We have questions about Pfizer’s COVID-19 vaccine data.
1) If there were only 10 severe cases of Covid out of 43,661, and one of those was vaccinated, why is the vaccine described as 94% effective rather than 90% effective, if the end point was to prevent hospitalization and severe outcome?
2) What reason is given for the ~21,000 placebo recipients who did NOT develop symptomatic COVID-19? What other strategies were they using in addition to the vaccine, and did those offer as much protection as the vaccine?
3) Given they had 41,135 trial participants receiving 2 doses of the vaccine; why is Pfizer’s FINAL analysis of reactogenicity data limited to ~8,000 participants?

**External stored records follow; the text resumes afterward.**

What follows belongs to an exercise in optimizing a design on an open flow for small area, a short achievable clock period and few clock cycles; a production flow would make more cautious choices. The RTL was checked by simulation tests, not by an equivalence proof against the original design. Power and IR drop assume default switching activity.

Design sprite_renderer, start of the top module:
module sprite_renderer (
    input  wire        clk,
    input  wire        rst,
    input  wire [15:0] cfg_tile_mult,
    input  wire [16:0] cfg_tile_len,     
    input  wire [1:0]  cfg_pal_cnt,      
    input  wire [15:0] cfg_nent0,        
    input  wire [15:0] cfg_nent1,        
    input  wire        cfg_debug,
    input  wire        pal_we,
    input  wire        pal_slot,
    input  wire [3:0]  pal_idx,
    input  wire [15:0] pal_wdata,
    input  wire        start,
    input  wire [15:0] attr0,
    input  wire [15:0] attr1,
    input  wire [15:0] attr2,
    output wire        ready,
    output reg         tile_req,
    output reg  [13:0] tile_addr,
    input  wire        tile_gnt,
    input  wire [31:0] tile_rdata,
    output reg         pix_valid,
    output reg  [5:0]  pix_x,
    output reg  [5:0]  pix_y,
    output wire [31:0] pix_rgba,
    output reg         done,
    output wire [6:0]  spr_w,
    output wire [6:0]  spr_h,
    output reg         ev_tile_oor,
    output reg         ev_pidx_oor,
    output reg         ev_pnum_oor
);
For scale: roughly 740 flip-flops, about 0.031 mm^2 of cells after synthesis.
export LEC_CHECK = 0
export ABC_AREA = 1
export CAP_MARGIN = 20
export CORE_MARGIN = 2
export CORE_UTILIZATION = 65
export CTS_CLUSTER_DIAMETER = 80
export CTS_CLUSTER_SIZE = 24
export PLACE_DENSITY = 0.8
export SLEW_MARGIN = 20
create_clock -name core_clock -period 8.0 [get_ports {clk}]
standard.sh (not shown) runs the stock make flow with config.mk's settings and CLKGATE_MAP_FILE= SYNTH_SCRIPT=/design/flow/synth_recipe.tcl, a recipe that flattens the netlist after the stock synthesis.
==> flow/flow/run.sh <==
#!/bin/bash
# The standard layout (standard.sh: standard synthesis, floorplan, place,
# CTS, route), with two extra ORFS settings: the port buffers are buf_2 cells
# and repair_timing aims for a larger setup slack. Output goes to
# standard_flow.log in this folder (ORFS's own step logs are under orfs/logs).
set -euo pipefail
bash standard.sh \
  "BUFFER_PORTS_ARGS=-buffer_cell sky130_fd_sc_hd__buf_2" \
  SETUP_SLACK_MARGIN=5.4 \
  finish > standard_flow.log 2>&1
Testbench counts at the start, summed over its fixed seeds: cycles 102,538.
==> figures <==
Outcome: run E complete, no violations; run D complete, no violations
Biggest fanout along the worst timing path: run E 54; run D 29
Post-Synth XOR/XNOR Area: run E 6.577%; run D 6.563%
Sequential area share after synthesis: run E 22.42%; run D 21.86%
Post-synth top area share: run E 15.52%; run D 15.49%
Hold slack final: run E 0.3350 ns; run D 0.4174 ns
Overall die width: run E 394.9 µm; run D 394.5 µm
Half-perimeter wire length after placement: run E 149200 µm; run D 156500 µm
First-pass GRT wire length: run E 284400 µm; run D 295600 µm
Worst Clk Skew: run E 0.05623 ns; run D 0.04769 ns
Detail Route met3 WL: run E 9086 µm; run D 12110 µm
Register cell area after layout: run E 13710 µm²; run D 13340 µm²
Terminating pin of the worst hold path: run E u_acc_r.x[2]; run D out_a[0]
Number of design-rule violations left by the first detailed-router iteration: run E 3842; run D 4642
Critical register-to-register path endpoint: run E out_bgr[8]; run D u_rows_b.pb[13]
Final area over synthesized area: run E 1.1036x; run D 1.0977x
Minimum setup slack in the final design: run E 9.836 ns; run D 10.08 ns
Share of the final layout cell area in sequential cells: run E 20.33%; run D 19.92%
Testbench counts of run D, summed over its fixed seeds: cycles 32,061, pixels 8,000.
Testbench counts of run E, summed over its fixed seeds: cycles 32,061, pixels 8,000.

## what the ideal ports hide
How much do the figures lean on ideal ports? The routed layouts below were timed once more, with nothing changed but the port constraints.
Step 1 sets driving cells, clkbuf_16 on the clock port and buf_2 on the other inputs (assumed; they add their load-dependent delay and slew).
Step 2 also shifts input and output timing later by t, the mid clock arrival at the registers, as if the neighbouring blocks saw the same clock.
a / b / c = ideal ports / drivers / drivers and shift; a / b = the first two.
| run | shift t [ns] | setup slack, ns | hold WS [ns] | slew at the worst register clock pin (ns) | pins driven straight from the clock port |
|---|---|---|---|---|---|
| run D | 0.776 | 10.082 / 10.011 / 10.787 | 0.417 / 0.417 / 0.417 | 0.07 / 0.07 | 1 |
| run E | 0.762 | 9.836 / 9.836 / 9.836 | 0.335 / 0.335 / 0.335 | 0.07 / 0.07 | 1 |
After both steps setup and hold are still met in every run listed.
Context: an optimization exercise on an open-source flow, tuned for small area, a short achievable clock period and few clock cycles per item. The choices shown serve that exercise and are no tape-out recipe.
Only simulation tests tie the RTL to the original design; equivalence was not proved.
Power figures rest on the tool's default switching activity, not on a simulated workload.

<file path="flow/run.sh">
#!/bin/bash
# synth_recipe.tcl (not shown) runs the flow's synth.tcl, then flattens the netlist and writes it again
# the make line also repeats each setting of config.mk as NAME=value (left out here)
make -C /OpenROAD-flow-scripts/flow DESIGN_CONFIG=/design/flow/config.mk WORK_HOME=/design/flow/orfs CLKGATE_MAP_FILE= SYNTH_SCRIPT=/design/flow/synth_recipe.tcl finish
</file>
<file path="flow/config.mk">
export PLATFORM = sky130hd
export DESIGN_NAME = fdtu
export DESIGN_NICKNAME = fdtu
export VERILOG_FILES = /design/flow/design.v
export SDC_FILE = /design/flow/constraint.sdc
export NUM_CORES = 4
export LEC_CHECK = 0
export CAP_MARGIN = 20
export CORE_MARGIN = 2
export CORE_UTILIZATION = 25
export GPL_ROUTABILITY_DRIVEN = 1
export PLACE_DENSITY = 0.45
export SLEW_MARGIN = 20
</file>
<file path="flow/constraint.sdc">
create_clock -name core_clock -period 12.0 [get_ports {clk}]
set_input_delay 2.4000 -clock core_clock [delete_from_list [all_inputs] [get_ports {clk}]]
set_output_delay 2.4000 -clock core_clock [all_outputs]
set_load 0.01 [all_outputs]
</file>
Source: an optimization exercise on an open RTL-to-GDS flow (aim: small area, a short achievable clock period and few clock cycles per item). Production flows keep margins and buffers that such runs may drop. Function was not checked in any run shown here: the RTL went through the layout flow alone.

==> flow/design.v (outline; a module is shown in full before it is edited, if it fits) <==
// module cvt_delta_rv: 266 lines
// module cvt_delta_gu: 266 lines
// module cvt_delta_gv: 266 lines
// module cvt_delta_bu: 266 lines
// module cvt_chroma: 24 lines
// module cvt_round24: 25 lines
// module cvt_final_a: 25 lines
// module cvt_final_b: 21 lines
// module cvt_sums: 18 lines
// module cvt_chan: 27 lines
// module cvt_pair: 77 lines
module cvt_pair (
    input  wire        clk,
    input  wire        rst,
    input  wire        in_valid,
    output wire        in_ready,
    input  wire [7:0]  in_y0,
    input  wire [7:0]  in_y1,
    input  wire [7:0]  in_cb_a,
    input  wire [7:0]  in_cr_a,
    input  wire [7:0]  in_cb_b,
    input  wire [7:0]  in_cr_b,
    input  wire        in_interp,
    output wire        out_valid,
    output wire [31:0] out_r0,
    output wire [31:0] out_g0,
    output wire [31:0] out_b0,
    output wire [31:0] out_r1,
    output wire [31:0] out_g1,
    output wire [31:0] out_b1,
    output wire [23:0] out_rgb0_u8,    
    output wire [23:0] out_rgb1_u8
);
  // ...
==> flow/run.sh <==
#!/bin/bash
# synth_recipe.tcl (not shown) runs the flow's synth.tcl, then flattens the netlist and writes it again
# the make line also repeats each setting of config.mk as NAME=value (left out here)
make -C /OpenROAD-flow-scripts/flow DESIGN_CONFIG=/design/flow/config.mk WORK_HOME=/design/flow/orfs CLKGATE_MAP_FILE= SYNTH_SCRIPT=/design/flow/synth_recipe.tcl finish
==> flow/config.mk <==
export PLATFORM = sky130hd
export DESIGN_NAME = cvt_pair
export DESIGN_NICKNAME = cvt_pair
export VERILOG_FILES = /design/flow/design.v
export SDC_FILE = /design/flow/constraint.sdc
export NUM_CORES = 4
export LEC_CHECK = 0
export CAP_MARGIN = 20
export CORE_MARGIN = 2
export CORE_UTILIZATION = 20
export PLACE_DENSITY = 0.35
export SLEW_MARGIN = 20
==> flow/constraint.sdc <==
create_clock -name core_clock -period 17.0 [get_ports {clk}]
set_input_delay 3.4000 -clock core_clock [delete_from_list [all_inputs] [get_ports {clk}]]
set_output_delay 3.4000 -clock core_clock [all_outputs]
set_load 0.01 [all_outputs]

4) Given they STARTED OUT with 43,661 total trial participants, then why did 2,526 choose NOT to get the second dose?
5) Given 41,135 of 43,661 were eventually given 2 doses of the vaccine (and how many got 1?) , how will Pfizer — or anyone — ever be able to compare long-term health outcomes between vaccinated and unvaccinated?
6) Exactly WHY and HOW does the vaccine cause severe headache in 2%? And how does this balance with “First, do no harm” when giving this to healthy individuals?
From Pfizer’s news release:“There were 10 severe cases of COVID-19 observed in the trial, with nine of the cases occurring in the placebo group and one in the BNT162b2 vaccinated group.”
“A review of unblinded reactogenicity data from the final analysis which consisted of a randomized subset of at least 8,000 participants 18 years and older in the phase 2/3 study demonstrates that the vaccine was well tolerated, with most solicited adverse events resolving shortly after vaccination. The only Grade 3 (severe) solicited adverse events greater than or equal to 2% in frequency after the first or second dose was fatigue at 3.8% and headache at 2.0% following dose 2. Consistent with earlier shared results, older adults tended to report fewer and milder solicited adverse events following vaccination.”
“The Phase 3 clinical trial of BNT162b2 began on July 27 and has enrolled 43,661 participants to date, 41,135 of whom have received a second dose of the vaccine candidate as of November 13, 2020.”